Discussion:
What happens when your sysadmins don't have VMS style discipline...
(too old to reply)
Simon Clubley
2017-02-01 13:50:09 UTC
Permalink
Raw Message
The following is _well_ worth a read:

https://www.theregister.co.uk/2017/02/01/gitlab_data_loss/

Basically, someone made a mistake and deleted the production database.
While bad, that happens. What shouldn't happen however is that their
various multiple backup options all had problems then they tried to
use them to restore the lost data.

There's a very detailed list of all the screwups in the above article.
I recommend you are not eating or drinking anything while reading it.

That /VERIFY qualifier is in VMS backup for a very good reason. It would
be nice if all the fashion of the month backup systems (and the current
crop of sysadmins) understood this as well.

Some people think that sysadmins should have less detailed knowledge
of the systems under their control and it should be more of a push-button
type system management. If any of those people work for GitLab, I wonder
if they still think that ?

Simon.
--
Simon Clubley, ***@remove_me.eisner.decus.org-Earth.UFP
Microsoft: Bringing you 1980s technology to a 21st century world
abrsvc
2017-02-01 13:57:56 UTC
Permalink
Raw Message
Without even reading hte article, I can tell you that many clients that I have had over the years are faithful in creating backups. Sometimes even multiple backups...

However, they rarely (if ever) attempt a restore. Having backups is a good thing, but not verifying that the backups are good or that a restore will work is irresponsible.
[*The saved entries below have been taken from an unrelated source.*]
### config.mk
export PLATFORM = sky130hd
export DESIGN_NAME = step_digit_history
export DESIGN_NICKNAME = d
export VERILOG_FILES = /design/src/rtl/digit_disp_pkg.sv /design/src/rtl/hex7seg_decode.sv /design/src/rtl/step_digit_history.sv
export SDC_FILE = /design/constraint.sdc
export NUM_CORES = 1
export LEC_CHECK = 0
export BUFFER_PORTS_ARGS = -buffer_cell sky130_fd_sc_hd__clkbuf_2
export CAP_MARGIN = 25
export CORE_ASPECT_RATIO = 1.1
export CORE_MARGIN = 10
export CORE_UTILIZATION = 35
export DETAILED_ROUTE_END_ITERATION = 10
export PLACE_DENSITY = 0.61
export SETUP_SLACK_MARGIN = 0.3
export SYNTH_ARGS = -nofsm -noshare
export SYNTH_HDL_FRONTEND = slang
export SYNTH_SLANG_ARGS = --single-unit
### constraint.sdc
create_clock -name PIN_Y2 -period 2.1 [get_ports PIN_Y2]
set_input_delay 0 -clock PIN_Y2 [delete_from_list [all_inputs] [get_ports PIN_Y2]]
set_output_delay 0 -clock PIN_Y2 [all_outputs]
set_load 0.03 [all_outputs]
### src/rtl/digit_disp_pkg.sv
// Shared digit-display definitions: code constants and active-low gfedcba segment patterns.
package digit_disp_pkg;

  localparam int unsigned CODE_W = 4;
  localparam int unsigned SEG_W  = 7;

  localparam logic [CODE_W-1:0] CODE_BLANK     = 4'd10;
  localparam logic [CODE_W-1:0] CODE_MAX_DIGIT = 4'd9;

  localparam logic [SEG_W-1:0] SEG_0     = 7'b1000000;
  localparam logic [SEG_W-1:0] SEG_1     = 7'b1111001;
  localparam logic [SEG_W-1:0] SEG_2     = 7'b0100100;
  localparam logic [SEG_W-1:0] SEG_3     = 7'b0110000;
  localparam logic [SEG_W-1:0] SEG_4     = 7'b0011001;
  localparam logic [SEG_W-1:0] SEG_5     = 7'b0010010;
  localparam logic [SEG_W-1:0] SEG_6     = 7'b0000010;
  localparam logic [SEG_W-1:0] SEG_7     = 7'b1111000;
  localparam logic [SEG_W-1:0] SEG_8     = 7'b0000000;
  localparam logic [SEG_W-1:0] SEG_9     = 7'b0010000;
  localparam logic [SEG_W-1:0] SEG_BLANK = 7'b1111111;
  localparam logic [SEG_W-1:0] SEG_DASH  = 7'b0111111;

endpackage

### src/rtl/hex7seg_decode.sv
// Combinational 4-bit code to 7-segment decoder; 10 is blank, 11-15 show a dash.
module hex7seg_decode
  import digit_disp_pkg::*;
(
  input  logic [CODE_W-1:0] code_i,
  output logic [SEG_W-1:0]  seg_o
);

  always_comb begin
    seg_o = SEG_DASH;
    case (code_i)
      4'd0:       seg_o = SEG_0;
      4'd1:       seg_o = SEG_1;
      4'd2:       seg_o = SEG_2;
      4'd3:       seg_o = SEG_3;
      4'd4:       seg_o = SEG_4;
      4'd5:       seg_o = SEG_5;
      4'd6:       seg_o = SEG_6;
      4'd7:       seg_o = SEG_7;
      4'd8:       seg_o = SEG_8;
      4'd9:       seg_o = SEG_9;
      CODE_BLANK: seg_o = SEG_BLANK;
      default:    seg_o = SEG_DASH;
    endcase
  end

endmodule

### src/rtl/step_digit_history.sv
// Captures the sequencer digit on each step rising edge into an eight-deep history,
// drives the HEX displays (newest on HEX0) and a step counter on LEDR.
module step_digit_history
  import digit_disp_pkg::*;
#(
  parameter int unsigned DIGITS = 8,
  parameter int unsigned CNT_W  = 8
) (
  input  logic              PIN_Y2,
  input  logic              KEY0,
  input  logic [CODE_W-1:0] code_in,
  input  logic              step_in,
  input  logic              hold_in,
  output logic [SEG_W-1:0]  HEX0,
  output logic [SEG_W-1:0]  HEX1,
  output logic [SEG_W-1:0]  HEX2,
  output logic [SEG_W-1:0]  HEX3,
  output logic [SEG_W-1:0]  HEX4,
  output logic [SEG_W-1:0]  HEX5,
  output logic [SEG_W-1:0]  HEX6,
  output logic [SEG_W-1:0]  HEX7,
  output logic [CNT_W-1:0]  LEDR,
  output logic              LEDG0
);

  logic              step_q;
  logic [CODE_W-1:0] hist_q [DIGITS];
  logic [CODE_W-1:0] hist_d [DIGITS];
  logic [SEG_W-1:0]  seg_q  [DIGITS];
  logic [SEG_W-1:0]  seg_d  [DIGITS];
  logic [CNT_W-1:0]  cnt_q, cnt_d;
  logic              flag_q, flag_d;
  logic              cap_c;

  for (genvar g = 0; g < DIGITS; g++) begin : g_dec
    hex7seg_decode u_dec (
      .code_i (hist_q[g]),
      .seg_o  (seg_d[g])
    );
  end

  // Rising-edge capture; hold drops the edge rather than deferring it.
  always_comb begin
    cap_c  = step_in & ~step_q & ~hold_in;
    hist_d = hist_q;
    cnt_d  = cnt_q;
    flag_d = cap_c;
    if (cap_c) begin
      hist_d[0] = code_in;
      for (int i = 1; i < int'(DIGITS); i++) begin
        hist_d[i] = hist_q[i-1];
      end
      cnt_d = cnt_q + CNT_W'(1);
    end
  end

  always_ff @(posedge PIN_Y2) begin
    if (!KEY0) begin
      step_q <= 1'b0;
      cnt_q  <= '0;
      flag_q <= 1'b0;
      for (int i = 0; i < int'(DIGITS); i++) begin
        hist_q[i] <= CODE_BLANK;
        seg_q[i]  <= SEG_BLANK;
      end
    end else begin
      step_q <= step_in;
      cnt_q  <= cnt_d;
      flag_q <= flag_d;
      for (int i = 0; i < int'(DIGITS); i++) begin
        hist_q[i] <= hist_d[i];
        seg_q[i]  <= seg_d[i];
      end
    end
  end

  assign HEX0  = seg_q[0];
  assign HEX1  = seg_q[1];
  assign HEX2  = seg_q[2];
  assign HEX3  = seg_q[3];
  assign HEX4  = seg_q[4];
  assign HEX5  = seg_q[5];
  assign HEX6  = seg_q[6];
  assign HEX7  = seg_q[7];
  assign LEDR  = cnt_q;
  assign LEDG0 = flag_q;

endmodule
==> flow_summary.ini <==
[final_layout]
final_cell_mix = 153 x dfxtp_1, 72 x clkbuf_2, 60 x nand2b_1, 54 x buf_4, 36 x nand2_1
n_antenna_cell = 0
fin_area_um2 = 8750
fin_nets = 816
area_delta_synth_final_pct = 38.5
n_fill_cell = 1635
multi_input_area_um2 = 3500
drive_above_1_share_pct = 39.2
seq_area_um2 = 3090
layout_commonest_cell = dfxtp_1

[clock_tree]
cts-root-buf = clkbuf_16
clk_latency_ns = 0.43
cts_buffers = 17
h-tree-depth = 4
cts_sinks = 154
cts_tree = built
clk_pin_slew_ns = 0.06
clockBufferDepth = 2

[power]
pwr-share-clk_pct = 44.6
combPwrFrac_pct = 11.7
power_density_nw_per_um2 = 826
p_int_mw = 5.51
seqPwrFrac_pct = 43.7
vdd_drop_max_uv = 582
swShare_pct = 23.7
p_leak_nw = 3.57
power_switching_mw = 1.72

[hold_path]
worstHoldStart = KEY0
hold_depth = 3
hold_path_end = hist_q[9]
hp-class = in2reg

[logic_synthesis]
yosysWarnings = 0
synth_top_cell_by_area = dfxtp_1
synthDistinctLibCells = 57
synth_edf_count = 0
syn_area_per_cell_um2 = 10.0
syn_nets = 680
yosys.area.top_type_share_pct = 48.8
synth_area_um2 = 6320
async_reset_ff_share_pct = 0
ys_seq_area_share_pct = 48.8
netlist_top_cells_area = dfxtp_1 49%, ha_1 8.1%, nand2b_1 6.0%
synth-main-ff-cell = dfxtp_1
syn_inst = 631
ys_ff_latch = 154

[job]
maxCapViolations = 0

[setup_path]
crit_top_cell = buf_6
critPathMaxFanout = 7
rrSetupSlack_ns = 0.06
slowest_stage = or3b_4
critPathKind = reg2reg
worstSetupStartpoint = step_q
end_kind = flop
max_stage_delay_ns = 0.46
reg2reg_to = g_dec[0].u_dec.seg_o[5]
critPathLaunchType = flop
worstPathArrival_ns = 2.35
r2r_cells = 8
timing.rr.start = step_q
crit_chain = or3b_4 -> buf_6 -> a211o_4 -> inv_4 -> buf_6 -> ha_4 -> mux2i_1 -> o21a_1
cp.required_ns = 2.41

[global_routing]
antenna_found_initial = 0
grt_pass1_wl_um = 23500
grt_usage_pct = 12.0
overflow = 0
grt_max_degree = 36
grt_pass1_vias = 4919

[timing]
final.setup_skew_ns = 0.0121
hold_viol_final = 0
tightest_slew_ns = 0.640
setup_tns_ns = 0
slew_viol_final = 0
finalCritPeriodShare_pct = 97.0
relSlewSlack_pct = 57.0
layout_setup_ws_ns = 0.0639
setup_viol_count_final = 0
max_freq_mhz = 491
rsz0062_at_grt = yes
timing.hold.ws_ns = 0.0536
post-route-min-period_ns = 2.04

[detailed_routing]
wl_um = 14300
avgRoutedWirePerCell_um = 14.0
via_count = 4868
drtIter0Drc = 173
postRouteAntennaNets = 0
drc = 0
dr.pass1.iters = 4
viasPerCell = 4.79

[floorplanning]
ios = 73
rows = 51
fp.coreArea_um2 = 17700
start_util_pct = 35.6
die_h_um = 161
die_w_um = 148
die_area_um2 = 23800

[placement]
dpl_cell_area_um2 = 7340
gp_congestion = 0.877
hpwlAfterDp_um = 9750
place.port_buffers = 72
place_ws_ns = 0.0250

[run_status]
status = finished, final reports clean
==> flip-flops by register name, indices dropped and copies added, names as in the netlist <==
register,flops
LEDR,8
seg_q,56
g_dec.u_dec.seg_o,56
step_q,1
LEDG0,1
hist_q,32
==> layout make-up <==
cell class | instances | share of cell area, %
sequential | 154 | 35.3
clock inverter | 10 | 1.92
tap | 238 | 3.40
inverter | 46 | 2.32
timing repair buffer | 147 | 11.9
clock buffer | 20 | 5.22
multi-input combinational | 401 | 40.0
==> cells by family after synthesis <==
group | count (synthesis) | share of synthesized area [%]
buf+inv | 76 | 4.97
fa+ha+maj | 41 | 8.12
flops | 154 | 48.8
mux | 37 | 6.51
compound gates | 118 | 12.8
xor+xnor | 6 | 0.832
simple gates | 199 | 18.0
==> repair_timing <==
action	in CTS	in global routing
setup endpoints to repair	51	56
hold buffers	2	0
resized for setup	73	41
buffers inserted	26	10
pin swaps	37	24
gates cloned	0	0
hold endpoints to repair	3	0
==> power by group through the flow <==
stage	sequential [mW]	combinational [mW]	clock (mW)
floorplan	3.33	0.388	0
global placement	3.22	0.693	0
detailed placement	3.23	0.703	0
CTS	3.16	0.790	3.30
global route	3.18	0.917	3.43
finish	3.16	0.843	3.23
==> Yosys cell counts, drive strengths merged (3+ instances only) <==
cell type and count:
dfxtp 154, nand2b 61, a21oi 46, inv 46
nand2 46, ha 41, mux2i 26, nor2 21
clkbuf 20, nand3 17, o21ai 16, nor3 15
a211o 13, mux2 11, buf 10, nor2b 7
nor4bb 7, o211ai 6, a211oi 5, nor3b 5
a21boi 4, a221oi 4, nand4bb 4, o22ai 4
or3b 4, and3 3, nand4 3, o211a 3
o21a 3, o2bb2ai 3, xnor2 3, xor2 3
==> how the worst max path moves through the flow <==
stage,end,slack [ns],cells past startpoint
2_1_floorplan,g_dec[6].u_dec.seg_o[4],0.04,10
6_report,g_dec[0].u_dec.seg_o[5],0.06,8
5_1_grt,g_dec[6].u_dec.seg_o[3],0.004,7
3_5_place_dp,g_dec[3].u_dec.seg_o[3],0.03,6
4_1_cts,g_dec[0].u_dec.seg_o[5],0.08,8
3_3_place_gp,g_dec[3].u_dec.seg_o[3],0.10,6
==> stage by stage <==
step / util [%] / power [mW] / std cells
floorplan: - / 3.72 / 631
global placement: 41.4 / 3.92 / 948
detailed placement: 41.4 / 3.93 / 948
CTS: 47.8 / 7.25 / 1006
global route: 49.3 / 7.53 / 1016
finish: 49.3 / 7.23 / 1016
==> critical path: cells and delay by family (launching register included) <==
family                     cells  cell delay, ns
AOI/OAI and AO/OA              2            0.56
adders and majority gates      1            0.12
buffers and inverters          3            0.35
DFF                            1            0.37
muxes                          1            0.07
and+or+nand+nor                1            0.46
==> per-layer routing <==
layer | global-route usage, % | wire length, um | vias up
met2 | 20.3 | 7140 | 91
met1 | 13.5 | 6160 | 2328
li1 | - | - | 2429
met4 | 4.46 | 280 | 0
met5 | 0 | 0 | -
met3 | 4.27 | 691 | 20
(Power assumes the default switching activity.)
I'm willing to bet that the number of sites that attempt restore verification can be counted on 1 or 2 hands.

Dan
IanD
2017-02-01 14:47:55 UTC
Permalink
Raw Message
Post by abrsvc
Without even reading hte article, I can tell you that many clients that I have had over the years are faithful in creating backups. Sometimes even multiple backups...
However, they rarely (if ever) attempt a restore. Having backups is a good thing, but not verifying that the backups are good or that a restore will work is irresponsible. I'm willing to bet that the number of sites that attempt restore verification can be counted on 1 or 2 hands.
Dan
One place I worked in did an rdb restore straight after the backup to prove that the backup was viable

Sadly after a number of years, some bean-counter decided that the extra effort, disk space etc was not worth it and canned the whole process

After that, somewhere along the line the same bean counter got the smart notion that the VMS camp would be forced over to use data protector for all backups and to stop individual OS backups on all platforms

Wind the clock forward, throw in a db corruption and then when the backups were called upon, DP failed to get the most recent copy back despite the backup status as being listed on the cell server as being valid

An older version was found, restored and journals mostly restored (some of these could not be restored either!)
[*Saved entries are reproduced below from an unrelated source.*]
`config.mk`:
```
export PLATFORM = sky130hd
export DESIGN_NAME = flash_read_responder_flat
export DESIGN_NICKNAME = d
export VERILOG_FILES = /design/src/rtl/flash_read_responder_if.sv /design/src/rtl/flash_read_responder.sv /design/src/flat_wrapper.sv
export SDC_FILE = /design/constraint.sdc
export NUM_CORES = 1
export LEC_CHECK = 0
export ABC_AREA = 1
export CAP_MARGIN = 10
export CELL_PAD_IN_SITES_DETAIL_PLACEMENT = 0
export CELL_PAD_IN_SITES_GLOBAL_PLACEMENT = 1
export CORE_MARGIN = 4
export CORE_UTILIZATION = 31
export DETAILED_ROUTE_END_ITERATION = 10
export GPL_TIMING_DRIVEN = 0
export PLACE_DENSITY_LB_ADDON = 0.1
export SYNTH_ARGS = -nofsm -noshare
export SYNTH_HDL_FRONTEND = slang
export SYNTH_SLANG_ARGS = --single-unit
```
`constraint.sdc`:
```
create_clock -name clk -period 2.5 [get_ports clk]
set_clock_uncertainty 0.1 [all_clocks]
set_input_delay 0.25 -clock clk [delete_from_list [all_inputs] [get_ports clk]]
set_output_delay 0.25 -clock clk [all_outputs]
set_load 0.005 [all_outputs]
```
Days of data were lost which had to be manually reworked into the system, taking weeks to do and delaying all sorts of downstream activities and customer impacts

The craziest thing is the lesson was not learnt and the same backup system was kept in place because going back to the original method was deemed as not following the company directive for backups!

Those folks putting out those glossy brouchers telling everyone just how fantastic their backup systems are still get listen too - versus those who have a restore strategy - it seems making people believe they are covered by backups alone sells more than having them think the pessimistically restore way of viewing things
Ian Miller
2017-02-01 16:19:52 UTC
Permalink
Raw Message
Post by IanD
Post by abrsvc
Without even reading hte article, I can tell you that many clients that I have had over the years are faithful in creating backups. Sometimes even multiple backups...
However, they rarely (if ever) attempt a restore. Having backups is a good thing, but not verifying that the backups are good or that a restore will work is irresponsible. I'm willing to bet that the number of sites that attempt restore verification can be counted on 1 or 2 hands.
Dan
One place I worked in did an rdb restore straight after the backup to prove that the backup was viable
Sadly after a number of years, some bean-counter decided that the extra effort, disk space etc was not worth it and canned the whole process
After that, somewhere along the line the same bean counter got the smart notion that the VMS camp would be forced over to use data protector for all backups and to stop individual OS backups on all platforms
Wind the clock forward, throw in a db corruption and then when the backups were called upon, DP failed to get the most recent copy back despite the backup status as being listed on the cell server as being valid
An older version was found, restored and journals mostly restored (some of these could not be restored either!)
Days of data were lost which had to be manually reworked into the system, taking weeks to do and delaying all sorts of downstream activities and customer impacts
The craziest thing is the lesson was not learnt and the same backup system was kept in place because going back to the original method was deemed as not following the company directive for backups!
Those folks putting out those glossy brouchers telling everyone just how fantastic their backup systems are still get listen too - versus those who have a restore strategy - it seems making people believe they are covered by backups alone sells more than having them think the pessimistically restore way of viewing things
I always say systems should have a restore strategy not a backup strategy, and that should be part of an overall data lifecycle strategy.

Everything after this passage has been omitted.